**Provided entries:**
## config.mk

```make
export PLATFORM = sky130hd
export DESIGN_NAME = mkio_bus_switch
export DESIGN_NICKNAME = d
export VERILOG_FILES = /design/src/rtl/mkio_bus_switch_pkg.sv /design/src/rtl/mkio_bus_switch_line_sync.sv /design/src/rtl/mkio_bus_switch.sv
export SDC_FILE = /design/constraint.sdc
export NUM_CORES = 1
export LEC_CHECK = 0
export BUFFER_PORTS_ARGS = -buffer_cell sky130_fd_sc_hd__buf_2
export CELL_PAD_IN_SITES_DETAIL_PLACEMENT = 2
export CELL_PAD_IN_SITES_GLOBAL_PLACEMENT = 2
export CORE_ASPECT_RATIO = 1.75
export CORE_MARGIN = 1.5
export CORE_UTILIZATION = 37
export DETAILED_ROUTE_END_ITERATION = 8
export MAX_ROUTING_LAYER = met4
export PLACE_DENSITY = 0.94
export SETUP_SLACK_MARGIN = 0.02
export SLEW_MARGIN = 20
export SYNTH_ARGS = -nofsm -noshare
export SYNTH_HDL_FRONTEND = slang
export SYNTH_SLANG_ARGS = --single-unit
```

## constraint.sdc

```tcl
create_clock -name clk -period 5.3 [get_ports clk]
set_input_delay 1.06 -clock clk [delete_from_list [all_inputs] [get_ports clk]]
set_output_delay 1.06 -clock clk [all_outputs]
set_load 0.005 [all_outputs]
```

---

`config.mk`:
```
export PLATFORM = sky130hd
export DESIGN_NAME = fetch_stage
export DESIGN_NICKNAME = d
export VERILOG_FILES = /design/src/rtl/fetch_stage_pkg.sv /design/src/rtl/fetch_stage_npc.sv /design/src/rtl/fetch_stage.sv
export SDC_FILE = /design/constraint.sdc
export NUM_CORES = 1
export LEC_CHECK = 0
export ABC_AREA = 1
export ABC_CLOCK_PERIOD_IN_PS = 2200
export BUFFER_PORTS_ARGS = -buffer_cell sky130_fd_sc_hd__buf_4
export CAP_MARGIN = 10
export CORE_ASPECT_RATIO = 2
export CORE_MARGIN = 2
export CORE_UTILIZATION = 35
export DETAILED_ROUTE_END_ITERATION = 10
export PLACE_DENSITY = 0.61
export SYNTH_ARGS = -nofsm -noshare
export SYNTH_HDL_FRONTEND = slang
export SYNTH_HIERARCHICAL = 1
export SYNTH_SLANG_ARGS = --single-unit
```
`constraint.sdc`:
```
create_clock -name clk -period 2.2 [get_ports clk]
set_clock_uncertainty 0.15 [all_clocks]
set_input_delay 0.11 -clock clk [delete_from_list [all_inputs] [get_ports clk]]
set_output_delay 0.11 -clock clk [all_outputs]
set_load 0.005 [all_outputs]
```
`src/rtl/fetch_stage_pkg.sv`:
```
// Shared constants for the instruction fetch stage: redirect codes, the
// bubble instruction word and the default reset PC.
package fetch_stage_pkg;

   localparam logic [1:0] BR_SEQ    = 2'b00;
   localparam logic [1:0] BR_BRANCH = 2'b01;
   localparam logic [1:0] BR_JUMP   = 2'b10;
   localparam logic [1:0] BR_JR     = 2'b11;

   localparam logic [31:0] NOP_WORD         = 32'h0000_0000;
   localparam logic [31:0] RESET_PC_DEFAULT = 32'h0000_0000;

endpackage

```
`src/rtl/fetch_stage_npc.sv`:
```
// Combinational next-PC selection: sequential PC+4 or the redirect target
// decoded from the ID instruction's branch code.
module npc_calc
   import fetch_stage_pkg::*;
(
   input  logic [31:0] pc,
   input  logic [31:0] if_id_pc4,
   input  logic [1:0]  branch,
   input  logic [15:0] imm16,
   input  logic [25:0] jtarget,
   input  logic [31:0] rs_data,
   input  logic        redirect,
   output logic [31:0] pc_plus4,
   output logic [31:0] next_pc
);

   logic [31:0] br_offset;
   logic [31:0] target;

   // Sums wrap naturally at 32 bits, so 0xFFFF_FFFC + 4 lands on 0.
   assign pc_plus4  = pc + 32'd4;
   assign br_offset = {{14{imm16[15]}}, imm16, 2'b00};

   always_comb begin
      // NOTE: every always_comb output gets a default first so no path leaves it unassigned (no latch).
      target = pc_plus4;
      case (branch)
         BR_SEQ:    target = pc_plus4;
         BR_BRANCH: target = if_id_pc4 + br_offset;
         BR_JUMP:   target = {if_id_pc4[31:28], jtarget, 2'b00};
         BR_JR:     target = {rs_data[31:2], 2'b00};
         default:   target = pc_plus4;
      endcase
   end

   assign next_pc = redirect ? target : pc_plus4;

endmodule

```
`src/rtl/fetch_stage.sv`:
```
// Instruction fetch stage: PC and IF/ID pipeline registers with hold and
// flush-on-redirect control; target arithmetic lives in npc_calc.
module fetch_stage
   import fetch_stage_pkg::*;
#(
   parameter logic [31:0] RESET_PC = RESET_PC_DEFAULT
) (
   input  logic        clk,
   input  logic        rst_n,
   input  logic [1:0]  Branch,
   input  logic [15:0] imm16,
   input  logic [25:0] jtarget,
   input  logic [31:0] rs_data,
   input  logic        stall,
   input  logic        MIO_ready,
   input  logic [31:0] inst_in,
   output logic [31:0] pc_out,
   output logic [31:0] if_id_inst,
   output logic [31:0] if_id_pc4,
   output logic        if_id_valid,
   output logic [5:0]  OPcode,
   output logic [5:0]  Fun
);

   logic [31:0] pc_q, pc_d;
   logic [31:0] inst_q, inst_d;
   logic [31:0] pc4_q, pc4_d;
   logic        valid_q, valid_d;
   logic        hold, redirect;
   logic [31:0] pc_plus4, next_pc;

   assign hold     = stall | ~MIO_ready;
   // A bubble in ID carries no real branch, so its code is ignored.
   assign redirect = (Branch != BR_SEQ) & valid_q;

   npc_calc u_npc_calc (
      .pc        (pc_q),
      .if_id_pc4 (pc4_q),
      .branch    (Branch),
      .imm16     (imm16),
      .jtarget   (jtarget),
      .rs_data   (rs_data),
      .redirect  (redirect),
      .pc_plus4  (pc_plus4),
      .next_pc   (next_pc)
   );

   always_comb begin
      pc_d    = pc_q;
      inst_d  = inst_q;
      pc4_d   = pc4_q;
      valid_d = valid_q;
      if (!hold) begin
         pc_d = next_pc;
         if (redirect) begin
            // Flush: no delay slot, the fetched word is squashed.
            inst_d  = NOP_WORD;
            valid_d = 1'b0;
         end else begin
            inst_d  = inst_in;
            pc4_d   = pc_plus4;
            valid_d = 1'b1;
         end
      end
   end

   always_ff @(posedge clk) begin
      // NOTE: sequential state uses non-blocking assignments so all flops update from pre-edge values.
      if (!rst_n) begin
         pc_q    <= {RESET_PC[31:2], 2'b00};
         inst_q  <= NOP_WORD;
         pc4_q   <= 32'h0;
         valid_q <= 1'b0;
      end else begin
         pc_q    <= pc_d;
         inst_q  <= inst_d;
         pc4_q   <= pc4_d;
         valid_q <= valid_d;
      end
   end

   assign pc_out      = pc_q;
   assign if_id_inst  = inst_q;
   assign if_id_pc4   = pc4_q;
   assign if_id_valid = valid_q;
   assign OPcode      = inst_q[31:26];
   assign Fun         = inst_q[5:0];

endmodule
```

**What the task asks:** When a line holds the string "begin", pull it out of the listing.

**Exercise output:**
   always_comb begin
   always_comb begin
      if (!hold) begin
         if (redirect) begin
         end else begin
   always_ff @(posedge clk) begin
      if (!rst_n) begin
      end else begin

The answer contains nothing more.